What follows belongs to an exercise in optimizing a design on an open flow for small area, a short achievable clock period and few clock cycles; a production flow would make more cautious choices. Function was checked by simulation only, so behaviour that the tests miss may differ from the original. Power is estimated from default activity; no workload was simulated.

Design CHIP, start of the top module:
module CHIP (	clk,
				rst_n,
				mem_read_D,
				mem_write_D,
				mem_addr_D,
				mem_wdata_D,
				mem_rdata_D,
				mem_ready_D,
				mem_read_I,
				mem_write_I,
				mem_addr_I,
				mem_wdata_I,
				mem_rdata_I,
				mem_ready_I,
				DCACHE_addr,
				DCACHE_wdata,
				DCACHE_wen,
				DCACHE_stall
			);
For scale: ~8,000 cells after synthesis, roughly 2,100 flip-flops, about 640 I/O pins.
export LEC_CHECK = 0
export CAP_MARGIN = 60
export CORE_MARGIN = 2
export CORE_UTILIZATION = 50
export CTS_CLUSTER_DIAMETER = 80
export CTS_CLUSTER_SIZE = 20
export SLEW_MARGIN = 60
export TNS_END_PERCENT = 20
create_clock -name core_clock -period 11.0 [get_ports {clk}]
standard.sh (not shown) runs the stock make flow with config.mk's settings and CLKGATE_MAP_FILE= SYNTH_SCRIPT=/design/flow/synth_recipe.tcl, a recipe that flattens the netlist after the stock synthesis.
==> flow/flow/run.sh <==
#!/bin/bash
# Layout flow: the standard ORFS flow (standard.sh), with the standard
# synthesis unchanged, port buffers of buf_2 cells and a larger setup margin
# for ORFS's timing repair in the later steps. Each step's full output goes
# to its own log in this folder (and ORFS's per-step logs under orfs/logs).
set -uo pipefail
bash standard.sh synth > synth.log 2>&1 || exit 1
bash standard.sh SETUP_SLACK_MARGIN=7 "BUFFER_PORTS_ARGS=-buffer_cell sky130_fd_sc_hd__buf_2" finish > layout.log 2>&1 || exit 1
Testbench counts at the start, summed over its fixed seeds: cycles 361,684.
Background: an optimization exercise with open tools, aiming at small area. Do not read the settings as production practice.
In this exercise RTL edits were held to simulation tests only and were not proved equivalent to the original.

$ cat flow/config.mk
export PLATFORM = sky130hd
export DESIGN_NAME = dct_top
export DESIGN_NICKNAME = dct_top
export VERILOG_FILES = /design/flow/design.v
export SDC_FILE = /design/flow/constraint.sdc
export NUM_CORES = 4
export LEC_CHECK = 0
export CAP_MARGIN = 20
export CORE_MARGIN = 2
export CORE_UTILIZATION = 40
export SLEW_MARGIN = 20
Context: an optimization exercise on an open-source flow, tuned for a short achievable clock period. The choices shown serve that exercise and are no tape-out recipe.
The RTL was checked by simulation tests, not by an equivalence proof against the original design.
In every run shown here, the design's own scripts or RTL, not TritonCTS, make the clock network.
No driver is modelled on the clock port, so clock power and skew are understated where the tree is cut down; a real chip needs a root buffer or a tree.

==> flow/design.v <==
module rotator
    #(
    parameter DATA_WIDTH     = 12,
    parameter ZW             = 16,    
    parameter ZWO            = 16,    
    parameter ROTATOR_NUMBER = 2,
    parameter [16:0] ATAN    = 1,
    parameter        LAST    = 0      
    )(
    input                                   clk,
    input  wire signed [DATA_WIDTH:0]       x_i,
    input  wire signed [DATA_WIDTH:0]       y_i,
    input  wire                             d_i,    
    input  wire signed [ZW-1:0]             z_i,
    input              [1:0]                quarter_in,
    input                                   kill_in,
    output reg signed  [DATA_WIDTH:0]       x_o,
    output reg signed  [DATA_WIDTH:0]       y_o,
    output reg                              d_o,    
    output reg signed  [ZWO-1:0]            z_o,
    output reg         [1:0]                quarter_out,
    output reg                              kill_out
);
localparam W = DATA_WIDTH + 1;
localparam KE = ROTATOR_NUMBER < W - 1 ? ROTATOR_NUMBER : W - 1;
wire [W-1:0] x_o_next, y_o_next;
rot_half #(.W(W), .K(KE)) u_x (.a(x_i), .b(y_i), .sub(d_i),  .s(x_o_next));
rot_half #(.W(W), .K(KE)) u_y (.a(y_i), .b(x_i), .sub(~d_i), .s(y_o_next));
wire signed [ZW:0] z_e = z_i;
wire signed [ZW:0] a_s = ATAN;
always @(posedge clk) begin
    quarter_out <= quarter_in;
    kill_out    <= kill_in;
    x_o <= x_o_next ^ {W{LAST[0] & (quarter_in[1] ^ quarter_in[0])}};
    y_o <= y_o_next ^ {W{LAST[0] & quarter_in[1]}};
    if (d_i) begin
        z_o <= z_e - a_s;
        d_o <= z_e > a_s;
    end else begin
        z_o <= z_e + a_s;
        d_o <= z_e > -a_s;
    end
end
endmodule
□ □ □
→ Problem
Repeat the lines above exactly.

→ Reply to the exercise
What follows belongs to an exercise in optimizing a design on an open flow for small area, a short achievable clock period and few clock cycles; a production flow would make more cautious choices. Function was checked by simulation only, so behaviour that the tests miss may differ from the original. Power is estimated from default activity; no workload was simulated.

Design CHIP, start of the top module:
module CHIP (	clk,
				rst_n,
				mem_read_D,
				mem_write_D,
				mem_addr_D,
				mem_wdata_D,
				mem_rdata_D,
				mem_ready_D,
				mem_read_I,
				mem_write_I,
				mem_addr_I,
				mem_wdata_I,
				mem_rdata_I,
				mem_ready_I,
				DCACHE_addr,
				DCACHE_wdata,
				DCACHE_wen,
				DCACHE_stall
			);
For scale: ~8,000 cells after synthesis, roughly 2,100 flip-flops, about 640 I/O pins.
export LEC_CHECK = 0
export CAP_MARGIN = 60
export CORE_MARGIN = 2
export CORE_UTILIZATION = 50
export CTS_CLUSTER_DIAMETER = 80
export CTS_CLUSTER_SIZE = 20
export SLEW_MARGIN = 60
export TNS_END_PERCENT = 20
create_clock -name core_clock -period 11.0 [get_ports {clk}]
standard.sh (not shown) runs the stock make flow with config.mk's settings and CLKGATE_MAP_FILE= SYNTH_SCRIPT=/design/flow/synth_recipe.tcl, a recipe that flattens the netlist after the stock synthesis.
==> flow/flow/run.sh <==
#!/bin/bash
# Layout flow: the standard ORFS flow (standard.sh), with the standard
# synthesis unchanged, port buffers of buf_2 cells and a larger setup margin
# for ORFS's timing repair in the later steps. Each step's full output goes
# to its own log in this folder (and ORFS's per-step logs under orfs/logs).
set -uo pipefail
bash standard.sh synth > synth.log 2>&1 || exit 1
bash standard.sh SETUP_SLACK_MARGIN=7 "BUFFER_PORTS_ARGS=-buffer_cell sky130_fd_sc_hd__buf_2" finish > layout.log 2>&1 || exit 1
Testbench counts at the start, summed over its fixed seeds: cycles 361,684.
Background: an optimization exercise with open tools, aiming at small area. Do not read the settings as production practice.
In this exercise RTL edits were held to simulation tests only and were not proved equivalent to the original.

$ cat flow/config.mk
export PLATFORM = sky130hd
export DESIGN_NAME = dct_top
export DESIGN_NICKNAME = dct_top
export VERILOG_FILES = /design/flow/design.v
export SDC_FILE = /design/flow/constraint.sdc
export NUM_CORES = 4
export LEC_CHECK = 0
export CAP_MARGIN = 20
export CORE_MARGIN = 2
export CORE_UTILIZATION = 40
export SLEW_MARGIN = 20
Context: an optimization exercise on an open-source flow, tuned for a short achievable clock period. The choices shown serve that exercise and are no tape-out recipe.
The RTL was checked by simulation tests, not by an equivalence proof against the original design.
In every run shown here, the design's own scripts or RTL, not TritonCTS, make the clock network.
No driver is modelled on the clock port, so clock power and skew are understated where the tree is cut down; a real chip needs a root buffer or a tree.

==> flow/design.v <==
module rotator
    #(
    parameter DATA_WIDTH     = 12,
    parameter ZW             = 16,    
    parameter ZWO            = 16,    
    parameter ROTATOR_NUMBER = 2,
    parameter [16:0] ATAN    = 1,
    parameter        LAST    = 0      
    )(
    input                                   clk,
    input  wire signed [DATA_WIDTH:0]       x_i,
    input  wire signed [DATA_WIDTH:0]       y_i,
    input  wire                             d_i,    
    input  wire signed [ZW-1:0]             z_i,
    input              [1:0]                quarter_in,
    input                                   kill_in,
    output reg signed  [DATA_WIDTH:0]       x_o,
    output reg signed  [DATA_WIDTH:0]       y_o,
    output reg                              d_o,    
    output reg signed  [ZWO-1:0]            z_o,
    output reg         [1:0]                quarter_out,
    output reg                              kill_out
);
localparam W = DATA_WIDTH + 1;
localparam KE = ROTATOR_NUMBER < W - 1 ? ROTATOR_NUMBER : W - 1;
wire [W-1:0] x_o_next, y_o_next;
rot_half #(.W(W), .K(KE)) u_x (.a(x_i), .b(y_i), .sub(d_i),  .s(x_o_next));
rot_half #(.W(W), .K(KE)) u_y (.a(y_i), .b(x_i), .sub(~d_i), .s(y_o_next));
wire signed [ZW:0] z_e = z_i;
wire signed [ZW:0] a_s = ATAN;
always @(posedge clk) begin
    quarter_out <= quarter_in;
    kill_out    <= kill_in;
    x_o <= x_o_next ^ {W{LAST[0] & (quarter_in[1] ^ quarter_in[0])}};
    y_o <= y_o_next ^ {W{LAST[0] & quarter_in[1]}};
    if (d_i) begin
        z_o <= z_e - a_s;
        d_o <= z_e > a_s;
    end else begin
        z_o <= z_e + a_s;
        d_o <= z_e > -a_s;
    end
end
endmodule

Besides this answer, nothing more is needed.